Here is the data on the OICW blowup: http://www.snipersparadise.com/equipment/ocsw.htm
By Matthew Cox
Army Times Staff Writer

The army's rifle of the future suffered a setback Sept 29, 1999 when a
prototype blew up at Aberdeen Proving Ground, MD., injuring two
technicians. The weapon failed during a live-fire test at a remote
firing range. The Objective Individual Combat Weapon was loaded with a
20mm high explosive round when it exploded, spewing shrapnel in all
directions, officials said. Officials were reluctant to speculate on
the cause of the explosion until an investigation can be conducted. The
failure followed about 150 successful tests with the 20mm, high
explosive ammunition, said Stepen Mango, civilian project engineer for
the weapon. The prototype of the weapon that was destroyed cost about
$20,000 for the weapon and $200,000 for the fire control system.

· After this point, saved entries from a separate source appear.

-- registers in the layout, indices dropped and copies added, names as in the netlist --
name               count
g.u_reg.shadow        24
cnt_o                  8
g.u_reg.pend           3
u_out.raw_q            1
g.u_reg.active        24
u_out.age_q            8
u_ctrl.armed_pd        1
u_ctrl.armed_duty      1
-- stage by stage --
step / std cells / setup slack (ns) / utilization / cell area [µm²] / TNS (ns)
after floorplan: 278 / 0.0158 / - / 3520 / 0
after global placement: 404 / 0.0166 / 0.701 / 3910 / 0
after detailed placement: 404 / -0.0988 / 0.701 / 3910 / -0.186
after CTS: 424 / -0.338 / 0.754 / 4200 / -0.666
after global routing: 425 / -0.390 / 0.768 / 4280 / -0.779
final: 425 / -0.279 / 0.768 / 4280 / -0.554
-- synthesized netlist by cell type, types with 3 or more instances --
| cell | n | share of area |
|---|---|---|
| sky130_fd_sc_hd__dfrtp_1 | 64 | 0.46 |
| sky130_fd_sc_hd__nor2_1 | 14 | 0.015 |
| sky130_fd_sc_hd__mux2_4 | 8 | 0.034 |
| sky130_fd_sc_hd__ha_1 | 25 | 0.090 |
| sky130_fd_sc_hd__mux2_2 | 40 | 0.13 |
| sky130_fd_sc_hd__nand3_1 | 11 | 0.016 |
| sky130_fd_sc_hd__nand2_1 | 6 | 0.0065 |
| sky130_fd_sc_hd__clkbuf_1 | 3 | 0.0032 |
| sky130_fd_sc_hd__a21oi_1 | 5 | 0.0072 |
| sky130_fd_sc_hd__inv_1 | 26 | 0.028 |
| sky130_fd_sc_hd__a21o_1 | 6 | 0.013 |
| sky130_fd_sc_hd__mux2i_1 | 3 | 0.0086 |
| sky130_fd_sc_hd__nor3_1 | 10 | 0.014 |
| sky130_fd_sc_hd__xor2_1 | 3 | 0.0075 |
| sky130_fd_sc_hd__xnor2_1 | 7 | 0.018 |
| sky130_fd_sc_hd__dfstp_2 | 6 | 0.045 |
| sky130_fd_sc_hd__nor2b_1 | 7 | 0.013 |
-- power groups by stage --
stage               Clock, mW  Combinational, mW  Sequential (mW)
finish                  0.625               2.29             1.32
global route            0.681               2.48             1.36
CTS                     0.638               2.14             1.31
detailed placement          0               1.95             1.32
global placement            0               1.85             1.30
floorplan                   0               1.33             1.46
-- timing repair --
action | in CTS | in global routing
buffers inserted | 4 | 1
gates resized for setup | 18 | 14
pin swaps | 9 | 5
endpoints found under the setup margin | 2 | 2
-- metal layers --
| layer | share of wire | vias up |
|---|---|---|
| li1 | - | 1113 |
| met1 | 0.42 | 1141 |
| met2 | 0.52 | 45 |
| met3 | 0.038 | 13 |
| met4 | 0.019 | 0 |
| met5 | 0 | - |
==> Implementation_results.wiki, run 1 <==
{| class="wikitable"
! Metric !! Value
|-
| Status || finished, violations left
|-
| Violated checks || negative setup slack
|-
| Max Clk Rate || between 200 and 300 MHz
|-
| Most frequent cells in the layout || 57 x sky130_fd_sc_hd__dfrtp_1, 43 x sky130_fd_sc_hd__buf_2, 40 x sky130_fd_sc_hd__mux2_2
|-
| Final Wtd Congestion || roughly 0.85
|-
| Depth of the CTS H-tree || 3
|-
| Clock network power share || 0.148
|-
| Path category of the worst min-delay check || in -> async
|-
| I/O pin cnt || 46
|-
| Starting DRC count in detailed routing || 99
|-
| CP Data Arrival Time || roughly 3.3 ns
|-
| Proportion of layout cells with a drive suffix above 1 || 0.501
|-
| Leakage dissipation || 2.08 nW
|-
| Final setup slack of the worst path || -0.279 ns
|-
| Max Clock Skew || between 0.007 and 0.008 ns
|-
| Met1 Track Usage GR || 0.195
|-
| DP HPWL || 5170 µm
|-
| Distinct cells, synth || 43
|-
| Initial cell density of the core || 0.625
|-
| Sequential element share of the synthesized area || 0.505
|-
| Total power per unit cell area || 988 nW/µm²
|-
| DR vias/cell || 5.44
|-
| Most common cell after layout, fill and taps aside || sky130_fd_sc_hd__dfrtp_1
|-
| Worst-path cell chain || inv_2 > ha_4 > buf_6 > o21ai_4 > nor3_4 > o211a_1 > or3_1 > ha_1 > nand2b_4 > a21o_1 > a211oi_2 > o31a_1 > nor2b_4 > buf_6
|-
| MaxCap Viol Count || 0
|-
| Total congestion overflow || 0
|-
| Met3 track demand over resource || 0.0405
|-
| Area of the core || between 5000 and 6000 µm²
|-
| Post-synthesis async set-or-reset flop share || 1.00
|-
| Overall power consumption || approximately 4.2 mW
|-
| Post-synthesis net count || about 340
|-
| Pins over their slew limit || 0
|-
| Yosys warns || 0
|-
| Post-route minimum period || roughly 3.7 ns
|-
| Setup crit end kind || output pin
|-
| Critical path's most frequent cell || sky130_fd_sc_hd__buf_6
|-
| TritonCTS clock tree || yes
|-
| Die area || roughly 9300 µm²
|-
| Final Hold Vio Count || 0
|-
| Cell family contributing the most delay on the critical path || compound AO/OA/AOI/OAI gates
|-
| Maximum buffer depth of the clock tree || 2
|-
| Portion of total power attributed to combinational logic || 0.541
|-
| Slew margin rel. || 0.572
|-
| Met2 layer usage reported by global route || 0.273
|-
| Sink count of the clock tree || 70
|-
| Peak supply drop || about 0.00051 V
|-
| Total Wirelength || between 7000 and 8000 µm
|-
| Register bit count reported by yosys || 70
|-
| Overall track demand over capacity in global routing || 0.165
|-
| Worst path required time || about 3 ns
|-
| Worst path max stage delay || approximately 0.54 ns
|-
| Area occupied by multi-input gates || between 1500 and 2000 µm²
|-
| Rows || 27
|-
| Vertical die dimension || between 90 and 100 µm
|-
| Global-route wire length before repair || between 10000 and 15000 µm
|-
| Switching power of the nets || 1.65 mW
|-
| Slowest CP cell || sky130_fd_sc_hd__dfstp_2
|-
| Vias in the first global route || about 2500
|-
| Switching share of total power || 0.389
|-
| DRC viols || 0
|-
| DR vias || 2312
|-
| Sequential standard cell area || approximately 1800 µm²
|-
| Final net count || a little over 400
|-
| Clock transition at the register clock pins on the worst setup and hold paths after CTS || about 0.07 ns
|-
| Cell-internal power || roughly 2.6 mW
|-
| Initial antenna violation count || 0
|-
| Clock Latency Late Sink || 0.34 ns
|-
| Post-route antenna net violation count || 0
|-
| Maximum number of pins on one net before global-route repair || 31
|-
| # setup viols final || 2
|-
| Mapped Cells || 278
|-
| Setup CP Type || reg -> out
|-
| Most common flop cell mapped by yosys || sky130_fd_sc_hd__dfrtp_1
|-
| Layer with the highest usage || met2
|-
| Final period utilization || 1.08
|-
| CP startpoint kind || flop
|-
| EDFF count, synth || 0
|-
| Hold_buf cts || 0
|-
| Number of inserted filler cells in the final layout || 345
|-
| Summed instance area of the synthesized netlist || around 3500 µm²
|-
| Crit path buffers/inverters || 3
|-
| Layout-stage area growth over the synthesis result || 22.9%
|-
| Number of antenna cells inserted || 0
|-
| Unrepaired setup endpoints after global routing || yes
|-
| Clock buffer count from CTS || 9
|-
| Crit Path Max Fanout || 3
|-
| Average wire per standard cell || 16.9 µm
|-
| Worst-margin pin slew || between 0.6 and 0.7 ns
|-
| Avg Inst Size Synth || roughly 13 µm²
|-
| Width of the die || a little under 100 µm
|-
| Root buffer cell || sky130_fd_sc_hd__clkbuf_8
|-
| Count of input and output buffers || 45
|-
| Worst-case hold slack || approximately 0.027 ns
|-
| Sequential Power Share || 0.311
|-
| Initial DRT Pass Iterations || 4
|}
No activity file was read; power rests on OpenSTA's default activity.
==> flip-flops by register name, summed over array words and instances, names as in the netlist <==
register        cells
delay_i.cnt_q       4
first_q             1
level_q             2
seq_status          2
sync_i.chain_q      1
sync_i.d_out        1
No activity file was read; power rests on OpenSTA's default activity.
==> src/rtl/layout_pkg.sv <==
package layout_pkg;

  typedef enum logic [1:0] {
    ESZ_1B = 2'd0,
    ESZ_2B = 2'd1,
    ESZ_4B = 2'd2,
    ESZ_4X = 2'd3
  } esize_e;

  typedef struct packed {
    logic [2:0] bits;
    logic [4:0] base;
    logic [4:0] shift;
  } swz_cfg_t;

  function automatic logic [1:0] esize_shamt(input logic [1:0] code);
    logic [1:0] r;
    case (code)
      ESZ_1B:  r = 2'd0;
      ESZ_2B:  r = 2'd1;
      default: r = 2'd2;
    endcase
    return r;
  endfunction

endpackage

==> src/rtl/layout_odometer.sv <==
module layout_odometer #(
  parameter int NMODES = 4,
  parameter int CW     = 16
) (
  input  logic                        clk,
  input  logic                        rst_n,
  input  logic                        launch,
  input  logic                        advance,
  input  logic [NMODES-1:0][CW-1:0]   extent,
  output logic [NMODES-1:0][CW-1:0]   coord,
  output logic                        busy,
  output logic                        last
);

  logic [NMODES-1:0][CW-1:0] coord_d;
  logic                      busy_d;
  logic [NMODES-1:0]         at_top;

  for (genvar g = 0; g < NMODES; g++) begin : g_top
    assign at_top[g] = (coord[g] == (extent[g] - 1'b1));
  end

  assign last = &at_top;

  always_comb begin
    logic carry;
    coord_d = coord;
    busy_d  = busy;
    carry   = advance;
    for (int i = 0; i < NMODES; i++) begin
      if (carry) begin
        if (at_top[i]) begin
          coord_d[i] = '0;
        end else begin
          coord_d[i] = coord[i] + 1'b1;
          carry      = 1'b0;
        end
      end
    end
    if (launch && !busy) begin
      busy_d  = 1'b1;
      coord_d = '0;
    end else if (advance && last) begin
      busy_d  = 1'b0;
    end
  end

  always_ff @(posedge clk or negedge rst_n) begin
    if (!rst_n) begin
      busy  <= 1'b0;
      coord <= '0;
    end else begin
      if ((launch && !busy) || advance) begin
        coord <= coord_d;
      end
      busy <= busy_d;
    end
  end

  for (genvar g = 0; g < NMODES; g++) begin : g_chk
    p_coord_in_range_r2: assert property (@(posedge clk) disable iff (!rst_n)
      busy |-> (coord[g] < extent[g]));
  end

  p_open_at_zero_r7: assert property (@(posedge clk) disable iff (!rst_n)
    $rose(busy) |-> (coord == '0));

  p_hold_without_advance_r6: assert property (@(posedge clk) disable iff (!rst_n)
    (busy && !advance) |=> $stable(coord));

endmodule
$ cat src/rtl/dram_seq.sv
module dram_seq import dram_pkg::*; #(
  parameter int ROW_W    = 4,
  parameter int DATA_W   = 8,
  parameter int T_PRE    = 2,
  parameter int T_SU     = 1,
  parameter int T_HOLD   = 1,
  parameter int T_STROBE = 2
) (
  input  logic                clk,
  input  logic                rst_n,
  input  logic                req_valid,
  output logic                req_ready,
  input  logic                req_write,
  input  logic [2*ROW_W-1:0]  req_addr,
  input  logic [DATA_W-1:0]   req_wdata,
  output logic                rsp_valid,
  output logic [DATA_W-1:0]   rsp_data,
  input  logic                ref_pending,
  input  logic [ROW_W-1:0]    ref_row,
  input  logic                init_done,
  output logic                ref_start,
  output logic [ROW_W-1:0]    ram_addr,
  output logic                ram_ras_n,
  output logic                ram_cas_n,
  output logic                ram_we_n,
  output logic [DATA_W-1:0]   ram_dq_out,
  output logic                ram_dq_oe,
  input  logic [DATA_W-1:0]   ram_dq_in
);
  localparam int CW = $clog2(T_PRE + T_SU + T_HOLD + T_STROBE + 2);

  seq_state_t        st;
  logic [CW-1:0]     cnt;
  logic [ROW_W-1:0]  row_q, col_q;
  logic              wr_q, refr_q, rv_q;
  logic [DATA_W-1:0] wd_q, rd_q;
  logic              pre_ok, last, col_phase, wr_phase;
  int                len;

  always_comb begin
    case (st)
      S_RSU, S_CSU: len = T_SU;
      S_RHLD:       len = T_HOLD;
      default:      len = T_STROBE;
    endcase
  end

  assign last      = (int'(cnt) == len - 1);
  assign pre_ok    = (st == S_IDLE) && (int'(cnt) >= T_PRE - 1);
  assign ref_start = pre_ok && ref_pending;
  assign req_ready = pre_ok && !ref_pending && init_done;

  always_ff @(posedge clk) begin
    if (!rst_n) begin
      st     <= S_IDLE;
      cnt    <= '0;
      row_q  <= '0;
      col_q  <= '0;
      wr_q   <= 1'b0;
      refr_q <= 1'b0;
      wd_q   <= '0;
      rd_q   <= '0;
      rv_q   <= 1'b0;
    end else begin
      rv_q <= 1'b0;
      if (st == S_IDLE) begin
        if (!pre_ok) cnt <= cnt + 1'b1;
        if (ref_start) begin
          row_q  <= ref_row;
          refr_q <= 1'b1;
          wr_q   <= 1'b0;
          cnt    <= '0;
          st     <= S_RSU;
        end else if (req_valid && req_ready) begin
          row_q  <= req_addr[2*ROW_W-1:ROW_W];
          col_q  <= req_addr[ROW_W-1:0];
          wr_q   <= req_write;
          wd_q   <= req_wdata;
          refr_q <= 1'b0;
          cnt    <= '0;
          st     <= S_RSU;
        end
      end else if (!last) begin
        cnt <= cnt + 1'b1;
      end else begin
        cnt <= '0;
        case (st)
          S_RSU:  st <= refr_q ? S_RLO : S_RHLD;
          S_RHLD: st <= S_CSU;
          S_CSU:  st <= S_CLO;
          S_CLO: begin
            if (!wr_q) begin
              rd_q <= ram_dq_in;
              rv_q <= 1'b1;
            end
            st <= S_IDLE;
          end
          default: st <= S_IDLE;
        endcase
      end
    end
  end

  assign col_phase  = (st == S_CSU) || (st == S_CLO);
  assign wr_phase   = col_phase && wr_q;
  assign ram_addr   = col_phase ? col_q : row_q;
  assign ram_ras_n  = (st == S_IDLE) || (st == S_RSU);
  assign ram_cas_n  = (st != S_CLO);
  assign ram_we_n   = !wr_phase;
  assign ram_dq_oe  = wr_phase;
  assign ram_dq_out = wd_q;
  assign rsp_valid  = rv_q;
  assign rsp_data   = rd_q;

  // high-time run of RAS for the precharge check
  logic [CW-1:0] hi_run;
  always_ff @(posedge clk) begin
    if (!rst_n)                         hi_run <= '0;
    else if (!ram_ras_n)                hi_run <= '0;
    else if (hi_run != {CW{1'b1}})      hi_run <= hi_run + 1'b1;
  end

  // RAS precharge honoured before every fall
  a_r9_precharge: assert property (@(posedge clk) disable iff (!rst_n)
    $fell(ram_ras_n) |-> int'(hi_run) >= T_PRE);

  // CAS only inside RAS
  a_r2_cas_inside_ras: assert property (@(posedge clk) disable iff (!rst_n)
    !ram_cas_n |-> !ram_ras_n);

  // row address unchanged across the RAS edge
  a_r3_row_held: assert property (@(posedge clk) disable iff (!rst_n)
    $fell(ram_ras_n) |-> $stable(ram_addr));

  // column address unchanged across the CAS edge
  a_r3_col_held: assert property (@(posedge clk) disable iff (!rst_n)
    $fell(ram_cas_n) |-> $stable(ram_addr));

  // write data driven while CAS is low in a write
  a_r4_data_driven: assert property (@(posedge clk) disable iff (!rst_n)
    (!ram_cas_n && !ram_we_n) |-> ram_dq_oe);

  // read response is a single pulse
  a_r5_rsp_pulse: assert property (@(posedge clk) disable iff (!rst_n)
    rsp_valid |=> !rsp_valid);

  // no second transfer right after one
  a_r11_one_at_a_time: assert property (@(posedge clk) disable iff (!rst_n)
    (req_valid && req_ready) |=> !req_ready);
endmodule

$ cat src/rtl/dram_ctrl.sv
module dram_ctrl #(
  parameter int ROW_W    = 4,
  parameter int DATA_W   = 8,
  parameter int RET_CLKS = 1600,
  parameter int T_PRE    = 2,
  parameter int T_SU     = 1,
  parameter int T_HOLD   = 1,
  parameter int T_STROBE = 2
) (
  input  logic                clk,
  input  logic                rst_n,
  input  logic                req_valid,
  output logic                req_ready,
  input  logic                req_write,
  input  logic [2*ROW_W-1:0]  req_addr,
  input  logic [DATA_W-1:0]   req_wdata,
  output logic                rsp_valid,
  output logic [DATA_W-1:0]   rsp_data,
  output logic [ROW_W-1:0]    ram_addr,
  output logic                ram_ras_n,
  output logic                ram_cas_n,
  output logic                ram_we_n,
  output logic [DATA_W-1:0]   ram_dq_out,
  output logic                ram_dq_oe,
  input  logic [DATA_W-1:0]   ram_dq_in
);
  logic             ref_start, ref_pending, init_done;
  logic [ROW_W-1:0] ref_row;

  dram_refresh #(.ROW_W(ROW_W), .RET_CLKS(RET_CLKS)) u_ref (
    .clk(clk), .rst_n(rst_n), .ref_start(ref_start),
    .ref_pending(ref_pending), .ref_row(ref_row), .init_done(init_done)
  );

  dram_seq #(
    .ROW_W(ROW_W), .DATA_W(DATA_W), .T_PRE(T_PRE), .T_SU(T_SU),
    .T_HOLD(T_HOLD), .T_STROBE(T_STROBE)
  ) u_seq (
    .clk(clk), .rst_n(rst_n),
    .req_valid(req_valid), .req_ready(req_ready), .req_write(req_write),
    .req_addr(req_addr), .req_wdata(req_wdata),
    .rsp_valid(rsp_valid), .rsp_data(rsp_data),
    .ref_pending(ref_pending), .ref_row(ref_row), .init_done(init_done),
    .ref_start(ref_start),
    .ram_addr(ram_addr), .ram_ras_n(ram_ras_n), .ram_cas_n(ram_cas_n),
    .ram_we_n(ram_we_n), .ram_dq_out(ram_dq_out), .ram_dq_oe(ram_dq_oe),
    .ram_dq_in(ram_dq_in)
  );

  // a pending refresh closes the host port
  a_r8_refresh_first: assert property (@(posedge clk) disable iff (!rst_n)
    ref_pending |-> !req_ready);

  // host port closed until the first full pass
  a_r10_init_gate: assert property (@(posedge clk) disable iff (!rst_n)
    req_ready |-> init_done);
endmodule

$ cat config.mk
export PLATFORM = sky130hd
export DESIGN_NAME = dram_ctrl
export DESIGN_NICKNAME = d
export VERILOG_FILES = /design/src/rtl/dram_pkg.sv /design/src/rtl/dram_refresh.sv /design/src/rtl/dram_seq.sv /design/src/rtl/dram_ctrl.sv
export SDC_FILE = /design/constraint.sdc
export NUM_CORES = 1
export LEC_CHECK = 0
export CORE_MARGIN = 2
export CORE_UTILIZATION = 40
export DETAILED_ROUTE_END_ITERATION = 8
export DONT_BUFFER_PORTS = 1
export HOLD_SLACK_MARGIN = 0.12
export MAX_ROUTING_LAYER = met4
export PLACE_DENSITY_LB_ADDON = 0.2
export SKIP_CTS_REPAIR_TIMING = 1
export SYNTH_ARGS = -nofsm -noshare
export SYNTH_HDL_FRONTEND = slang
export SYNTH_SLANG_ARGS = --single-unit
$ cat constraint.sdc
create_clock -name clk -period 2.3 [get_ports clk]
set_input_delay 0.23 -clock clk [delete_from_list [all_inputs] [get_ports clk]]
set_output_delay 0.23 -clock clk [all_outputs]
set_load 0.02 [all_outputs]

[This message has been edited by dZ (edited February 24, 2000).]
 
http://www.ld.com/cbd/archive/1999/07(july)/19-jul-1999/10sol015.htm

Key Performance
Parameters (in a fielded system) include: Weight: The OICW will weigh no more than 14 pounds when fully loaded with 8 HEAB rounds, 30 KE rounds, the TA/FCS, power supply and sling.
Range/Lethality: The HEAB round will have a maximum range of 1,000 meters and must provide a probability of incapacitation P(i) of not less than 0.5 at 500 meters against an exposed point
target, and 0.35 at 500 meters against defilade targets.
 
At one timei believe tthat a 25mm round was considered for the OICW but was rejected in favor of the 20mm because of weight and recoil factors. The technology of the proposed 25mm round was the same as that used in the current 20mm.
A 25mm version may be developed as a crew served weapon replacing the SAWS in the rifle squad and as a vehicle mounted weapon.